Public health

Who's responsible for regulating the health impact of factory farms?


Credit: Katie Edwards

A few years ago, a rural Pennsylvania community weighed the implications of a proposed hog farm. Not an Old McDonald farm with some pigs but a large industrialized factory farm. At a public discussion of the issue, a citizen who favored the farm tried to reassure skeptics that the state's health department would monitor and regulate any health impacts from the operation. In the audience that night, observing a colleague's presentation, was Jillian Fry, SPH '12 (PhD), a project director at the Center for a Livable Future in the Bloomberg School of Public Health. Fry knew that in Pennsylvania, at least, the state health department was not safeguarding rural communities from water and air contamination and other health issues associated with huge industrial farms because it did not have jurisdiction. After the meeting, she and her colleague wondered: Did health departments in other states regulate factory farming?
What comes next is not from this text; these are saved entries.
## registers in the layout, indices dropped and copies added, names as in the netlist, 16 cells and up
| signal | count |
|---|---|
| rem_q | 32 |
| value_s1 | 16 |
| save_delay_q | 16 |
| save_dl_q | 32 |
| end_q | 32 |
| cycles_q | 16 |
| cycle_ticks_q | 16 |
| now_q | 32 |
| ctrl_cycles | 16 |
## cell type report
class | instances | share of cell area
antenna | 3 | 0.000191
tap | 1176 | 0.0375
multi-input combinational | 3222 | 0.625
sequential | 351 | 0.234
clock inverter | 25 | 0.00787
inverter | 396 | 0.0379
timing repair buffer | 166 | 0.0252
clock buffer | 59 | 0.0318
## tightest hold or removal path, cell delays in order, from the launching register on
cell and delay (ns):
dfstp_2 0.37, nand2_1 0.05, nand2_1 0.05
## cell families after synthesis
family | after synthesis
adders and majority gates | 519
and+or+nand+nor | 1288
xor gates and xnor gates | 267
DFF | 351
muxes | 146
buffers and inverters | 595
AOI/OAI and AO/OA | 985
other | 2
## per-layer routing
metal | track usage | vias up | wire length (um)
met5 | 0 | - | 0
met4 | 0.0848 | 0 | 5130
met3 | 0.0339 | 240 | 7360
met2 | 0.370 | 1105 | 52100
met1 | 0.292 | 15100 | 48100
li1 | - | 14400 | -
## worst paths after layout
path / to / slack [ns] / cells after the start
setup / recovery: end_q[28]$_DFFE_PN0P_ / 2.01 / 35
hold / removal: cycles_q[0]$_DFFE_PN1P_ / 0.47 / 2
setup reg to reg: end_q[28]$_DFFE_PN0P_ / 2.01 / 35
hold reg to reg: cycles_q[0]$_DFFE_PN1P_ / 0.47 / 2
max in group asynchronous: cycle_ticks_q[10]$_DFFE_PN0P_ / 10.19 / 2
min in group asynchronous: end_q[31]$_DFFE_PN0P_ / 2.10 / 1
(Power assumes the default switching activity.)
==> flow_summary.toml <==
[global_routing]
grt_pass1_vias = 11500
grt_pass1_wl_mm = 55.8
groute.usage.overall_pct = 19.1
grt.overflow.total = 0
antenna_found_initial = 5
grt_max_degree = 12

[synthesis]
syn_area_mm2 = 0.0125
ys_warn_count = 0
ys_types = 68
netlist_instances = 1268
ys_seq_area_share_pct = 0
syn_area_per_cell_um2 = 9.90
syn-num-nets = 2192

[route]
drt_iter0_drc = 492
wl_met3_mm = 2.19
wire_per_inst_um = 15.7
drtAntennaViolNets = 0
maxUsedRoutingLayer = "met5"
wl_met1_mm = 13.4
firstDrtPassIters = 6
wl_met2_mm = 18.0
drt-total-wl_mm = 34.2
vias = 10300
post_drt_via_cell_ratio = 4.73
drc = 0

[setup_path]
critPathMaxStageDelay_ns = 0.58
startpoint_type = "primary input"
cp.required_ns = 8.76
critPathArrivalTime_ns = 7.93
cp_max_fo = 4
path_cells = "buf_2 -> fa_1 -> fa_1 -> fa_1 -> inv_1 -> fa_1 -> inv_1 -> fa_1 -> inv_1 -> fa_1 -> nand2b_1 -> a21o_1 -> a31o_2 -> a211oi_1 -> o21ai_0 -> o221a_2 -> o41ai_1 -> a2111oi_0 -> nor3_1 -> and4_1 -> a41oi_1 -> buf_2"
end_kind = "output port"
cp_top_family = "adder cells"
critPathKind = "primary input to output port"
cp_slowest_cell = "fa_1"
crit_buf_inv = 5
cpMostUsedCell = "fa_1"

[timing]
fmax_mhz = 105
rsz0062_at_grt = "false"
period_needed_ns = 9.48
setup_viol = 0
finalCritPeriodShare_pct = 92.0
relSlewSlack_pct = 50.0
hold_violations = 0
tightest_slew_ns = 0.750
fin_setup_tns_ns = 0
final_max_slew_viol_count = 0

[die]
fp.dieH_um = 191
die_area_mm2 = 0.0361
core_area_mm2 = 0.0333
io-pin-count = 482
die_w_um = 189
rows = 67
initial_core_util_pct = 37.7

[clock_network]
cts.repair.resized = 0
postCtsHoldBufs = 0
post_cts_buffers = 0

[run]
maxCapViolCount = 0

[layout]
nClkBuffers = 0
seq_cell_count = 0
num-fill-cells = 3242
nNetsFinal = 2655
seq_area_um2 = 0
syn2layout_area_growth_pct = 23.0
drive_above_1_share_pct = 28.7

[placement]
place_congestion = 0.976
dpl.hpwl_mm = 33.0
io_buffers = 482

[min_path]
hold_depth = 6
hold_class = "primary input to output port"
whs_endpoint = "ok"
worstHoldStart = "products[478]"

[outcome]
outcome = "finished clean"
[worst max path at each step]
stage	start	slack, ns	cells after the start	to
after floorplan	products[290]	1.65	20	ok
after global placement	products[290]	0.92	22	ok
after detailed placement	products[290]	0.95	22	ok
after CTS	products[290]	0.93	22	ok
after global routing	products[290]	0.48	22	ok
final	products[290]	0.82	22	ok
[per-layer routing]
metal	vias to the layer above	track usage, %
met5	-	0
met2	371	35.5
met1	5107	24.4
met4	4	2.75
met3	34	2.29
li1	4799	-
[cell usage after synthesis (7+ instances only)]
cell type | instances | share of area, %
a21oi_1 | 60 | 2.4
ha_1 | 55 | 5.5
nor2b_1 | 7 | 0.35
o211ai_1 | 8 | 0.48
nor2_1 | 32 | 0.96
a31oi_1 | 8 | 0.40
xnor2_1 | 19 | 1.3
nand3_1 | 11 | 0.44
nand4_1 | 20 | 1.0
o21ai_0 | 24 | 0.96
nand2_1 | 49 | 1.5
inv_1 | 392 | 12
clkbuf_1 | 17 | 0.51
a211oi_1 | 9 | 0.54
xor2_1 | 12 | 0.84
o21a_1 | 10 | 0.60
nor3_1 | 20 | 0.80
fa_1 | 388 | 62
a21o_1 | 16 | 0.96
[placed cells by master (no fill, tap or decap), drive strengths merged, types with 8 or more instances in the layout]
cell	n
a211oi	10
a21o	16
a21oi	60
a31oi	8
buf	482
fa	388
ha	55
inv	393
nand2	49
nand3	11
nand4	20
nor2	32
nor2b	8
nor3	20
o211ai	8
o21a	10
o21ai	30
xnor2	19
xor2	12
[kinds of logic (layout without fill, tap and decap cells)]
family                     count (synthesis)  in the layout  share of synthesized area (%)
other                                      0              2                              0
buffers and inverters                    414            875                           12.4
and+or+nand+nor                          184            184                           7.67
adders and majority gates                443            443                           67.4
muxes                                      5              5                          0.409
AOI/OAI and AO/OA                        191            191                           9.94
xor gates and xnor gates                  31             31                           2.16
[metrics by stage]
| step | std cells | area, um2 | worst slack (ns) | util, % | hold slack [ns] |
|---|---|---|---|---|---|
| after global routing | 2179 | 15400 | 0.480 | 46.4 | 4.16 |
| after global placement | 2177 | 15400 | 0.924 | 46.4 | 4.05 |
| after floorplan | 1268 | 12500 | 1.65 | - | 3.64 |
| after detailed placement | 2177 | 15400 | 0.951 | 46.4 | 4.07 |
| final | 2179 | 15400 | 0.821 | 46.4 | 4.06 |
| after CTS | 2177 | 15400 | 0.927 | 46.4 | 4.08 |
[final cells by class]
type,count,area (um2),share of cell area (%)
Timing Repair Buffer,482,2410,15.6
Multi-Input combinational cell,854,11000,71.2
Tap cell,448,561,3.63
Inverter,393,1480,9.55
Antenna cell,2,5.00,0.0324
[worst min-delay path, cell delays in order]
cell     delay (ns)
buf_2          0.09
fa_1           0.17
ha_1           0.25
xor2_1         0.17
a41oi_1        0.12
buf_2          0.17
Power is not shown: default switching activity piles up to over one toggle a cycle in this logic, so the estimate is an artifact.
$ cat config.mk
export PLATFORM = sky130hd
export DESIGN_NAME = ppt_lane
export DESIGN_NICKNAME = d
export VERILOG_FILES = /design/src/rtl/core/ppt_pkg.sv /design/src/rtl/core/ppt_lane.sv
export SDC_FILE = /design/constraint.sdc
export NUM_CORES = 2
export LEC_CHECK = 0
export BUFFER_PORTS_ARGS = -buffer_cell sky130_fd_sc_hd__buf_2
export CAP_MARGIN = 0
export CORE_MARGIN = 1
export CORE_UTILIZATION = 50
export DETAILED_ROUTE_END_ITERATION = 6
export PLACE_DENSITY_LB_ADDON = 0.12
export SYNTH_ARGS = -nofsm -noshare
export SYNTH_HDL_FRONTEND = slang
export SYNTH_SLANG_ARGS = --single-unit
export TNS_END_PERCENT = 50
$ cat constraint.sdc
create_clock -name clk -period 6.04 [get_ports clk]
set_input_delay 0 -clock clk [delete_from_list [all_inputs] [get_ports clk]]
set_output_delay 0 -clock clk [all_outputs]
set_load 0.03 [all_outputs]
To find out, she and a research team at the center studied 13 counties in eight states that contained factory farms, what people in Fry's line of work call IFAP—Industrial Food Animal Production. Their results, published by the online journal PLOS ONE, found that most state health officials do not even have jurisdiction over agriculture, and if they do, that jurisdiction is severely limited. Any role they might play is proscribed by political barriers, insufficient resources, lack of expertise, and the manner in which regulations are written. People who live close to massive livestock operations contend with problems like toxic gases in the air, fouled wells, stench, and potential exposure to antibiotic-resistant infectious agents, but their state's health officials cannot offer much help.

"Because there are regulations in place, it's very reasonable for community members to say, 'Maybe we shouldn't be that concerned because there are government agencies involved and if there's a problem, we can contact them.' But from our research, it became clear that public health and the environment were not being adequately protected," Fry says. "People who have been involved in opposition to these operations in their communities are not surprised by these findings at all. They've been contacting agencies for years and realizing that there are a lot of economic and political reasons why it's very difficult for the agencies to take reasonable action."

Jurisdiction over IFAP operations varies from state to state, and it is frequently divided, with some oversight residing in a state's agriculture department while the department of natural resources handles things like clean water regulations. Fry notes there is some logic to this, since agricultural expertise is more likely to reside in an agriculture department, and air and water quality are natural resource issues. But agricultural departments are staffed by farming experts, not public health specialists. Furthermore, state ag departments are typically charged with promoting the state's agriculture, which can conflict with regulatory responsibility. "If a state government has decided that for its economic development it wants to welcome these operations, it's not going to be very supportive of health departments coming in and saying, 'Let's monitor the water quality and air quality and take a close look at this.'"

Another hindrance is regulations too vague or too narrowly defined. For example, a pollution pathway from a factory farm's manure pile to a stream would violate the federal Clean Water Act. But if a factory farm disposes of manure by spreading it on fields and a subsequent rainstorm results in a runoff of contaminants, that is not covered by the law. "You can be causing a lot of environmental and public health risks and not be in violation of the Clean Water Act," Fry says.

Add budget cuts that have reduced staff at health departments, plus legislatures unwilling to risk angering major agricultural concerns in states dependent on the livestock, poultry, and dairy industries, and the result, in the words of the study's conclusion, is that the public health issues have "largely fallen by the wayside from a regulatory perspective, with rural communities suffering the consequences."